#travel air
# 1929 Travel Air Mystery Ship
Golden Age of Air Racing
Walter Beech and Loyd Stearman had approached Clyde Cessna and asked him to join with them in Travel Air. They began work in a small workshop at 535 W. Douglas Street in Witchita,Kansas. Their enterprise remained unnamed until the company president, Walter Innes, Jr. suggested "Travel Air."
Stearman, Cessna and Beech became a nearly unbeatable combination. Cessna was an excellent salesman, as well as a designer and pilot. Stearman, with background as an architect, had become chief designing engineer of the Swallow Co. by 1923. Beech, a highly accomplished pilot with an extra measure of daring and skill, entered competitive air meets around the country, winning numerous trophies, public approval and orders for more planes.
Competing in air meets was still the best way to market a plane. In 1925 and 1926, Beech won top honors for Travel Air in the Ford Reliability Tours. By 1929, Beech garnered 19 air trophies. Travel Air planes broke records of distance, time, endurance and altitude.
Olive Ann Mellor became the 12th employee of Travel Air, as bookkeeper. She was to be quite instrumental in keeping the peace among the strong-willed and opinionated principals. Six years later, in 1930, she would become Mrs. Olive Ann Beech. She would become the first secretary-treasurer of Beech Aircraft in 1932 and later its president.

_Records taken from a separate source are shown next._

## config.mk

```make
export PLATFORM = sky130hd
export DESIGN_NAME = bitslip_aligner
export DESIGN_NICKNAME = d
export VERILOG_FILES = /design/src/rtl/bitslip_aligner.sv
export SDC_FILE = /design/constraint.sdc
export NUM_CORES = 1
export LEC_CHECK = 0
export BUFFER_PORTS_ARGS = -buffer_cell sky130_fd_sc_hd__buf_2
export CELL_PAD_IN_SITES_DETAIL_PLACEMENT = 0
export CELL_PAD_IN_SITES_GLOBAL_PLACEMENT = 1
export CORE_ASPECT_RATIO = 0.9
export CORE_UTILIZATION = 39
export DETAILED_ROUTE_END_ITERATION = 7
export PLACE_DENSITY = 0.78
export SLEW_MARGIN = 10
export SYNTH_ARGS = -nofsm -noshare
export SYNTH_HDL_FRONTEND = slang
export SYNTH_SLANG_ARGS = --single-unit
```

## constraint.sdc

```tcl
create_clock -name clk -period 2.1 [get_ports clk]
set_input_delay 0.63 -clock clk [delete_from_list [all_inputs] [get_ports clk]]
set_output_delay 0.63 -clock clk [all_outputs]
set_load 0.05 [all_outputs]
```

## src/rtl/bitslip_aligner.sv

```systemverilog
module bitslip_aligner #(
  parameter int NCH  = 2,
  parameter int W    = 8,
  parameter int ROLL = W,
  parameter int LAT  = 2,
  localparam int CW  = $clog2(ROLL + 1),
  localparam int LW  = (LAT > 0) ? $clog2(LAT + 1) : 1
) (
  input  logic           clk,
  input  logic           rst_n,
  input  logic           slip_rst,
  input  logic           start,
  input  logic           fixed_mode,
  input  logic [W-1:0]   ctrl_char,
  input  logic [CW-1:0]  slip_count,
  input  logic [NCH*W-1:0] rx_data,
  output logic [NCH-1:0] bitslip,
  output logic [NCH-1:0] aligned,
  output logic [NCH-1:0] fail,
  output logic           all_aligned
);

  typedef enum logic [1:0] {IDLE, RUN, DONE, BAD} st_t;

  st_t           st   [NCH];
  logic [LW-1:0] wcnt [NCH];
  logic [CW-1:0] n    [NCH];
  logic          fx;

  always_ff @(posedge clk or negedge rst_n) begin
    if (!rst_n) begin
      fx      <= 1'b0;
      bitslip <= '0;
      for (int c = 0; c < NCH; c++) begin
        st[c]   <= IDLE;
        wcnt[c] <= '0;
        n[c]    <= '0;
      end
    end else begin
      if (start && !slip_rst) fx <= fixed_mode;
      for (int c = 0; c < NCH; c++) begin
        bitslip[c] <= 1'b0;
        if (slip_rst) begin
          st[c]   <= IDLE;
          wcnt[c] <= '0;
          n[c]    <= '0;
        end else if (start) begin
          st[c]   <= RUN;
          wcnt[c] <= LW'(LAT);
          n[c]    <= fixed_mode ? slip_count : '0;
        end else if (st[c] == RUN) begin
          if (wcnt[c] != '0) begin
            wcnt[c] <= wcnt[c] - 1'b1;
          end else if (fx) begin
            if (n[c] == '0) st[c] <= DONE;
            else begin
              bitslip[c] <= 1'b1;
              n[c]       <= n[c] - 1'b1;
              wcnt[c]    <= LW'(LAT);
            end
          end else if (rx_data[c*W +: W] == ctrl_char) begin
            st[c] <= DONE;
          end else if (n[c] == CW'(ROLL)) begin
            st[c] <= BAD;
          end else begin
            bitslip[c] <= 1'b1;
            n[c]       <= n[c] + 1'b1;
            wcnt[c]    <= LW'(LAT);
          end
        end
      end
    end
  end

  for (genvar g = 0; g < NCH; g++) begin : g_flag
    assign aligned[g] = (st[g] == DONE);
    assign fail[g]    = (st[g] == BAD);

    a_r1_reset_quiet: assert property (@(posedge clk) disable iff (!rst_n)
      slip_rst |=> !bitslip[g] && !aligned[g] && !fail[g]);
    a_r3_single_pulse: assert property (@(posedge clk) disable iff (!rst_n)
      bitslip[g] |=> !bitslip[g]);
    a_r6_aligned_holds: assert property (@(posedge clk) disable iff (!rst_n)
      aligned[g] && !slip_rst && !start |=> aligned[g] && !bitslip[g]);
    a_r5_fail_holds: assert property (@(posedge clk) disable iff (!rst_n)
      fail[g] && !slip_rst && !start |=> fail[g] && !bitslip[g]);
  end

  assign all_aligned = &aligned;

endmodule

```

[Yosys cells after proc, flatten, opt, wreduce, memory -nomap -nowiden]
Index checks and enable logic that the tools add are counted.
Widths: inputs -> output; s select.
Cells by class
  $add $sub $neg: 6
  reduce and logical (&&, ||, !) cells: 17
  muxes and demuxes: 65
  equal/unequal tests: 26
Operators with widths (count)
  $mux 4: 17
  $mux 2: 32
  $ne 5x5->1 const B: 6
  $ne 4x4->1 const B: 6
  $eq 8x8->1: 2
  $mux 1: 16
  $reduce_and 4->1: 4
  $reduce_and 5->1: 2
  $reduce_bool 5->1: 2
  $add 4x1->4 const B: 2
  $eq 2x2->1 const B: 4
  $eq 4x4->1 const B: 2
  $logic_not 4->1: 2
  $ne 4x3->1 const B: 2
  $sub 4x1->4 const B: 2
  $ne 3x3->1 const B: 2
  $reduce_bool 3->1: 2
  $eq 2x1->1 const B: 2
  $reduce_bool 2->1: 2
  $sub 2x1->2 const B: 2
  $reduce_and 2->1: 1
  $logic_and 1x1->1: 1
  $logic_not 1->1: 1
Word-level totals
  logic and storage cells: 122
  input bits: 33
  bits in registers: 19

[Logic depth before layout (Yosys ltp)]
Gate-level depths: netlist of run 1.
  depth after elaboration: 8
  gate-level depth with buffers: 8
  depth with buffers taken out: 7

[Worst setup path before layout of run 1]
Ideal clock, no wire load.
  path type: register to output
  start point: register st[0] (netlist name)
  end point: output port all_aligned
  stages on the path, launching flop included: 3
  data required time: 1.470 ns
  slack: -0.205 ns
  path buffers: 0
  data arrival time: 1.675 ns
  cells stage by stage: dfrtp_1 > nor2b_1 > and2_1
Between the ends
  word-level cells in the longest chain between the ends: 2
Ends and longest elaborated chain
  start: declaration: RTL line 25  | st_t st [NCH];
  start signal: indexed assignment: RTL line 35  | st[c] <= IDLE;
  start signal: indexed assignment: RTL line 44  | st[c] <= IDLE;
  start signal: indexed assignment: RTL line 48  | st[c] <= RUN;
  $eq 2x2->1: RTL line 76  | assign aligned[g] = (st[g] == DONE);
  net aligned[1]: RTL line 18  | output logic [NCH-1:0] aligned,
  $reduce_and 2->1: RTL line 89  | assign all_aligned = &aligned;
  end: declaration: RTL line 20  | output logic all_aligned
The timed path passes the listed nets, and every way through them passes these cells.

[Worst setup path after layout of run 1]
  start point: register fx
  end point: register n[1] (netlist name)
Between the ends
  word-level cells in the longest chain between the ends: 5
Ends and longest elaborated chain
  start: declaration: RTL line 28  | logic fx;
  start signal: assignment: RTL line 40  | if (start && !slip_rst) fx <= fixed_mode;
  $mux 4: RTL line 54  | end else if (fx) begin
  $mux 4: RTL line 52  | if (wcnt[c] != '0) begin
  $mux 4: RTL line 51  | end else if (st[c] == RUN) begin
  $mux 4: RTL line 47  | end else if (start) begin
  $mux 4: RTL line 43  | if (slip_rst) begin
  end signal: indexed assignment: RTL line 50  | n[c] <= fixed_mode ? slip_count : '0;
  end signal: indexed assignment: RTL line 58  | n[c] <= n[c] - 1'b1;
  end signal: indexed assignment: RTL line 67  | n[c] <= n[c] + 1'b1;
  end: declaration: RTL line 27  | logic [CW-1:0] n [NCH];
Parallel ways exist; a longest one is shown, timed or not. The select of a mux whose other input is x is not followed.
A chain may end at the register's enable or synchronous reset.

==> results.toml, run 1 <==
[clock_tree]
htree_levels = 1
cts_root_buffer = "clkbuf_8"
cts_tree = "built"
cts.clk_slew.worst_paths_ps = 70
clock_path_buffers = 2
cts_resized = 0
post-cts-setup-buffer-count = 0
cts_buffers = 3
insertion_delay_ps = 260
clkSinkCount = 19
cts_hold_buf = 0

[route]
vias = 1449
first_pass_iters = 4
drt_first_iter_violations = 61
wl_met2_um = 2020
routed.top_layer = "met4"
postRouteWirelength_um = 3810
antenna_left = 0
wl_per_cell_um = 14.3
viasPerCell = 5.43
drc = 0
wl_met3_um = 223
wl_met1_um = 1520

[grt]
grt_max_degree = 20
grt_pass1_vias = 1517
grt_usage_pct = 20.9
grt_pass1_wl_um = 6510
antenna_found_initial = 0
gr-total-overflow = 0

[timing]
fmax_ghz = 0.525
finalHoldViolCount = 0
setup_violations = 0
slew_headroom_pct = 69.6
fin_crit_sh_pct = 90.7
maxSlewViolCount = 0
rsz0062_at_grt = "false"
layout_min_cycle_time_ps = 1910
fin_skew_ps = 4.43
worst_pin_slew_ps = 456
holdWs_ps = 310

[layout]
antenna_cells = 0
instances_no_fill = 267
fin_util_pct = 51.2
layout.nets = 265
fillers = 367
syn_to_final_growth_pct = 24.2
design_area_um2 = 1940
drive_gt1_share_pct = 31.2

[yosys]
avgSynthCellArea_um2 = 9.12
yosysUniqueCellTypes = 50
yosysSeqAreaShare_pct = 30.5
ys_ff_latch = 19
synthArstFlopShare_pct = 100
synth_flop_cell = "dfrtp_1"
yosys_warnings = 0
synth_area_um2 = 1560
syn_nets = 214
synthCells = 171
synth_edf_count = 0

[pwr]
power_density_nw_per_um2 = 592
leakagePower_nw = 0.933
worst_ir_drop_vdd_uv = 507
total_power_mw = 1.15

[place]
port_buffers = 39
place_area_um2 = 1890
hpwl_um = 3030
gp_congestion = 0.863
dp_cells = 263

[floorplanning]
die_h_um = 62.0
pin_count = 40
fp.dieW_um = 68.6
die-area_um2 = 4250
num_rows = 21
start_util_pct = 41.2
coreArea_um2 = 3780

[critical_path]
cpPeakStageDelay_ps = 500
path_class = "flop to flop"
worstPathArrival_ps = 2050
worst-path-buf-inv = 0
crit_family = "simple AND/OR/NAND/NOR gates"
start_kind = "flop"
crit_path_end_kind = "flop"
path_max_fanout = 6
cpMaxStageDelayCell = "or4b_1"
crit_path_cell_trace = "or4b_1 > nor2_1 > a21oi_1 > a31oi_4 > mux2_2"
worstPathRequired_ps = 2250

[hold_path]
hp-class = "primary input to asynchronous set/reset pin"

[flow_run]
maxCapViolCount = 0

[run_status]
status = "completed"
[worst paths after layout]
| kind | startpoint | end | slack (ps) | depth (start not counted) |
|---|---|---|---|---|
| setup / recovery | fx | n[1] | 190 | 5 |
| hold / removal | rst_n | wcnt[0] | 310 | 1 |
| setup reg to reg | fx | n[1] | 190 | 5 |
| hold reg to reg | wcnt[2] | wcnt[2] | 540 | 2 |
| max in group asynchronous | rst_n | n[6] | 1470 | 1 |
| min in group clk | wcnt[2] | wcnt[2] | 540 | 2 |
[stage by stage]
| step | setup TNS (ps) | setup WS, ps |
|---|---|---|
| after global placement | -54.5 | -39.7 |
| after detailed placement | -182 | -77.5 |
| after global routing | 0 | 91.2 |
| final | 0 | 194 |
| after CTS | 0 | 183 |
| after floorplan | 0 | 30.3 |
[worst reg2reg max path: stages (launching register included)]
cell     delay [ps]
dfrtp_1         440
or4b_1          510
nor2_1          170
a21oi_1         130
a31oi_4         210
mux2_2          350
[area by class of cell]
cell class	instances	area, um2	area share [%]
multi-input combinational	138	1030	53.5
sequential	19	475	24.6
timing repair buffer	52	293	15.1
tap	46	57.6	2.97
clock buffer	4	45.0	2.33
inverter	8	30.0	1.55
[synth_stat cells (3+ instances only)]
cell type  count  area (um2)
dfrtp_1       19         475
nor2_1        13        48.8
a21oi_1       11        55.1
xnor2_1       10        87.6
xor2_1        10        87.6
ha_1           8         100
inv_1          8        30.0
nand3_1        8        40.0
nand2_1        7        26.3
nor3_1         6        30.0
a21o_1         5        37.5
clkbuf_1       5        18.8
and2_1         3        18.8
nand2b_1       3        18.8
nand3b_1       3        22.5
nor2b_1        3        18.8
o21a_1         3        22.5
[where the power goes]
group / internal (mW) / switching, mW / leakage (nW) / total (mW)
registers: 0.401 / 0.0414 / 0.249 / 0.443
clock network: 0.135 / 0.123 / 0.0228 / 0.258
logic: 0.206 / 0.239 / 0.661 / 0.445
total: 0.743 / 0.404 / 0.933 / 1.15
[cells in the final DEF, fill, tap and decap left out, drive strengths merged, types with 3 or more instances in the layout]
master  synthesis  layout
and2            3       3
nand3           8       8
a31oi           3       3
nand2b          3       3
buf             1      52
clkbuf          5       4
nor3            7       7
a21o            5       5
nor4            4       4
o21a            3       3
xnor2          10      10
xor2           10      10
nand2           7       7
dfrtp          19      19
nor2           13      13
a21oi          11      11
nor2b           3       3
a211oi          3       3
ha              8       8
inv             8       8
nand3b          3       3
[per-layer routing]
metal  global-route usage, %  vias up
met5                       0        -
met4                    7.14        0
met2                    39.2       28
met1                    23.3      696
li1                        -      720
met3                    4.38        5
[cell families (layout without fill, tap and decap cells)]
logic type,Yosys count,in the layout,synth area share [%]
simple gates,61,61,21.9
mux,4,4,2.73
flops,19,19,30.5
xor+xnor,20,20,11.2
compound gates,43,43,21.2
buf+inv,14,64,3.45
fa+ha+maj,10,10,8.99
[state kept, by name, indices dropped and copies added (netlist names)]
signal   cells
n            8
fx           1
st           4
bitslip      2
wcnt         4
Note: power is estimated with default switching activity, not from simulation.
==> run 2, diff against run 1 <==
--- a/config.mk
+++ b/config.mk
@@ -11,7 +11,7 @@
 export CORE_ASPECT_RATIO = 0.9
 export CORE_UTILIZATION = 39
 export DETAILED_ROUTE_END_ITERATION = 7
-export PLACE_DENSITY = 0.78
+export PLACE_DENSITY = 0.75
 export SLEW_MARGIN = 10
 export SYNTH_ARGS = -nofsm -noshare
 export SYNTH_HDL_FRONTEND = slang
==> run 2 against run 1 <==
Compared with the run above:
- clock-buffer cell count decreased by 1
- utilization about the same
- critical path depth unchanged
- die area unchanged
- largest power group unchanged
==> results.toml, run 2 (same netlist as run 1, synthesis figures left out) <==
[floorplanning]
fp.dieW_um = 68.6
pin_count = 40
coreArea_um2 = 3780
die-area_um2 = 4250
die_h_um = 62.0
num_rows = 21
start_util_pct = 41.2

[critical_path]
crit_path_cell_trace = "or4b_1 > nor2_1 > a21oi_1 > a31oi_4 > mux2_2"
start_kind = "flop"
path_class = "flop to flop"
cpPeakStageDelay_ps = 520
worstPathArrival_ps = 2080
worstPathRequired_ps = 2250
path_max_fanout = 6
cpMaxStageDelayCell = "or4b_1"
crit_path_end_kind = "flop"

[clock_tree]
cts_tree = "built"
cts_resized = 0
htree_levels = 1
cts.clk_slew.worst_paths_ps = 80
clock_path_buffers = 2
cts_hold_buf = 0
insertion_delay_ps = 260
cts_buffers = 3
post-cts-setup-buffer-count = 0
cts_root_buffer = "clkbuf_8"
clkSinkCount = 19

[pwr]
worst_ir_drop_vdd_uv = 312
leakagePower_nw = 0.936
total_power_mw = 1.15
power_density_nw_per_um2 = 594

[route]
antenna_left = 0
first_pass_iters = 4
drt_first_iter_violations = 50
wl_per_cell_um = 14.3
viasPerCell = 5.39
vias = 1439
postRouteWirelength_um = 3820
drc = 0

[flow_run]
maxCapViolCount = 0

[place]
port_buffers = 39
post-place-ws_ps = -75.7
hpwl_um = 3080
dp_cells = 263
place_area_um2 = 1890
gp_congestion = 0.868

[timing]
tns_ps = 0
fin_crit_sh_pct = 91.6
rsz0062_at_grt = "false"
worst_pin_slew_ps = 454
fmax_ghz = 0.520
finalHoldViolCount = 0
layout_min_cycle_time_ps = 1920
slew_headroom_pct = 69.7
fin_skew_ps = 9.61
maxSlewViolCount = 0
fin_ws_ps = 177
setup_violations = 0

[layout]
layout_commonest_cell = "buf_2"
design_area_um2 = 1940
antenna_cells = 0
largest_reg_flops = 8
drive_gt1_share_pct = 31.7
syn_to_final_growth_pct = 24.2
fillers = 362
layout.nets = 265
instances_no_fill = 267
largest_register = "n"
final_cell_mix = "buf_2 (39), dfrtp_1 (19), buf_4 (13)"
reg_top3 = "n (8), st (4), wcnt (4)"

[grt]
grt_pass1_vias = 1453
grt_usage_pct = 21.0
grt_pass1_wl_um = 6480
gr-total-overflow = 0
antenna_found_initial = 0
grt_max_degree = 20

[hold_path]
hp-class = "primary input to asynchronous set/reset pin"

[run_status]
status = "completed"
## run 2: critical path: cells and delay by family (launching register included)
kind / cells / cell delay [ps]
AND/OR/NAND/NOR: 2 / 670
flip-flops: 1 / 460
multiplexers: 1 / 340
AO/OA/AOI/OAI: 2 / 340
## run 2: path summary, 6_finish.rpt
path | cells past startpoint | to | slack, ps | from
setup / recovery | 5 | n[1] | 180 | fx
hold / removal | 1 | wcnt[0] | 300 | rst_n
setup reg to reg | 5 | n[1] | 180 | fx
hold reg to reg | 2 | wcnt[2] | 540 | wcnt[2]
max in group asynchronous | 1 | n[6] | 1470 | rst_n
min in group clk | 2 | wcnt[2] | 540 | wcnt[2]
## run 2: cell type report
class	count	area (um2)	area share, %
clock buffer	3	41.3	2.13
inverter	8	30.0	1.55
sequential	19	475	24.5
tap	46	57.6	2.97
clock inverter	1	5.00	0.258
timing repair buffer	52	293	15.1
multi-input combinational	138	1030	53.4
## run 2: stage by stage
step | hold slack [ps] | util [%]
after floorplan | 334 | -
after global placement | 524 | 50.0
after detailed placement | 537 | 50.0
after CTS | 314 | 51.2
after global routing | 334 | 51.2
final | 304 | 51.2
## run 2: per-layer routing
| metal | vias to the layer above | global-route usage, % | part of all wire [%] |
|---|---|---|---|
| met5 | - | 0 | 0 |
| li1 | 723 | - | - |
| met1 | 694 | 24.9 | 46 |
| met2 | 17 | 38.5 | 51 |
| met4 | 0 | 5.06 | 0.71 |
| met3 | 5 | 4.56 | 2.0 |
## run 2: where the power goes
part | switching [mW] | internal [mW] | total (mW)
clock network | 0.129 | 0.132 | 0.261
registers | 0.0414 | 0.401 | 0.443
logic | 0.242 | 0.206 | 0.448
==> run 3, diff against run 2 <==
--- a/config.mk
+++ b/config.mk
@@ -11,7 +11,9 @@
 export CORE_ASPECT_RATIO = 0.9
 export CORE_UTILIZATION = 39
 export DETAILED_ROUTE_END_ITERATION = 7
+export GPL_TIMING_DRIVEN = 0
 export PLACE_DENSITY = 0.75
+export REMOVE_ABC_BUFFERS = 1
 export SLEW_MARGIN = 10
 export SYNTH_ARGS = -nofsm -noshare
 export SYNTH_HDL_FRONTEND = slang
==> run 3 against run 2 <==
Compared with the run above:
- non-clock buffer count shrank 10
- design area is 3.1% lower
- largest cell class unchanged
- utilization decreased by 1.6 points
- highest routed layer unchanged
- global-route usage down 1.0 points
- critical path depth unchanged
- power down 0.75%
==> results.toml, run 3 (same netlist as run 1, synthesis figures left out) <==
[critical_path]
path_max_fanout = 6
worstPathArrival_ps = 2230
path_class = "flop to flop"
worstPathRequired_ps = 2240
crit_path_end_kind = "flop"
start_kind = "flop"

[hold_path]
hp-class = "primary input to asynchronous set/reset pin"

[floorplanning]
num_rows = 21
die_h_um = 62.0
start_util_pct = 41.2
fp.dieW_um = 68.6
pin_count = 40
die-area_um2 = 4250
coreArea_um2 = 3780

[grt]
grt_pass1_vias = 1365
grt_max_degree = 21
grt_pass1_wl_um = 6270
grt_usage_pct = 20.0
gr-total-overflow = 0
antenna_found_initial = 0

[route]
drc = 0
drt_first_iter_violations = 51
wl_met1_um = 1770
first_pass_iters = 4
viasPerCell = 5.43
routed.top_layer = "met4"
postRouteWirelength_um = 3750
antenna_left = 0
vias = 1395
wl_met3_um = 94
wl_per_cell_um = 14.6
wl_met2_um = 1870

[place]
port_buffers = 39
post-place-ws_ps = -284
dp_cells = 250
hpwl_um = 2870
gp_congestion = 0.771

[clock_tree]
cts.clk_slew.worst_paths_ps = 70
clock_path_buffers = 2
cts_root_buffer = "clkbuf_8"
cts_tree = "built"
clkSinkCount = 19
cts_buffers = 3
insertion_delay_ps = 260
htree_levels = 1
cts_hold_buf = 0

[layout]
largest_register = "n"
instances_no_fill = 257
largest_reg_flops = 8
antenna_cells = 0
layout_commonest_cell = "buf_2"
fillers = 374
layout.nets = 255
reg_top3 = "n (8), st (4), wcnt (4)"
syn_to_final_growth_pct = 20.4
final_cell_mix = "buf_2 (39), dfrtp_1 (18), nor2_1 (13)"
drive_gt1_share_pct = 27.5

[timing]
setup_violations = 0
slew_headroom_pct = 67.5
fin_crit_sh_pct = 99.2
tns_ps = 0
rsz0062_at_grt = "true"
fin_ws_ps = 16.9
finalHoldViolCount = 0
maxSlewViolCount = 0
fin_skew_ps = 4.58
worst_pin_slew_ps = 487
layout_min_cycle_time_ps = 2080
fmax_ghz = 0.480

[run_status]
status = "completed"

[pwr]
total_power_mw = 1.14
leakagePower_nw = 0.886
power_density_nw_per_um2 = 609
worst_ir_drop_vdd_uv = 345

[flow_run]
maxCapViolCount = 0
-- run 3: final timing paths --
check / from / cells after the start / slack [ps] / endpoint
worst max-delay path: n[0] / 5 / 20 / n[1]
worst min register to register: wcnt[2] / 2 / 550 / wcnt[2]
worst max register to register: n[0] / 5 / 20 / n[1]
worst min-delay path: rst_n / 1 / 310 / st[1]
max in group asynchronous: rst_n / 1 / 1430 / fx
min in group clk: wcnt[2] / 2 / 550 / wcnt[2]
-- run 3: repair_timing --
action	in CTS	in global routing
buffers inserted	0	3
gates resized for setup	3	1
endpoints found under the setup margin	7	2
cloned	0	0
-- run 3: area by class of cell --
class | instances | area [um2] | share of cell area [%]
Clock buffer | 4 | 45.0 | 2.40
Tap cell | 46 | 57.6 | 3.07
Sequential cell | 19 | 479 | 25.5
Multi-Input combinational cell | 138 | 1050 | 55.8
Inverter | 8 | 30.0 | 1.60
Timing Repair Buffer | 42 | 218 | 11.6
-- run 3: per-layer routing --
metal  up-vias  GRT usage (%)
met5         -              0
met4         0           2.68
met3         2           4.38
met2        15           34.2
met1       679           26.4
li1        699              -
-- run 3: power by group --
part / switching (mW) / internal (mW)
registers: 0.0475 / 0.403
logic: 0.239 / 0.194
clock network: 0.124 / 0.135
total: 0.411 / 0.732
-- run 3: stage by stage --
stage	hold WS, ps	util (%)	area [um2]
after CTS	330	48.8	1850
after global placement	524	47.3	1790
after detailed placement	543	47.3	1790
after global routing	343	49.6	1880
final	315	49.6	1880
after floorplan	334	-	1540
-- run 3: worst max-delay path, cell delays in order (launching register included) --
cell and delay, ps:
dfrtp_1 470, or4b_1 610, nor2_1 150, a21oi_1 130, a31oi_4 260, mux2_2 350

Travel Air's big success was the Model R - commonly called the Mystery S, a racing ship designed by two of Travel Air's engineers in their spare time. By the time Beech asked for his racing plane, ten weeks time remained in which to design and build it. The engineers, Herb Rawdon and Walter Burnham, told him they might have just the thing.
The sleek little black and red Model-R mono-plane was flown to Cleveland from Wichita just before the National Air Races and was immediately placed in a hangar and covered with a canvas tarp.This secrecy resulted in the plane being nicknamed the "Mystery Ship".This striking red and black aircraft appeared in the grand finale race,the highlight of the closed course races, and was listed in the official program as Event No. 26 and described as follows:
(1)A free-for-all speed contest for any type of airplane equipped with any type of motor or motors.Superchargers,special fuels,or any other means may be used to increase the speed of planes entered in this race.
(2)10 laps of the five mile course.
(3) Prizes: 1st, $750 and the Thompson Trophy: 2nd $450: 3rd: $300.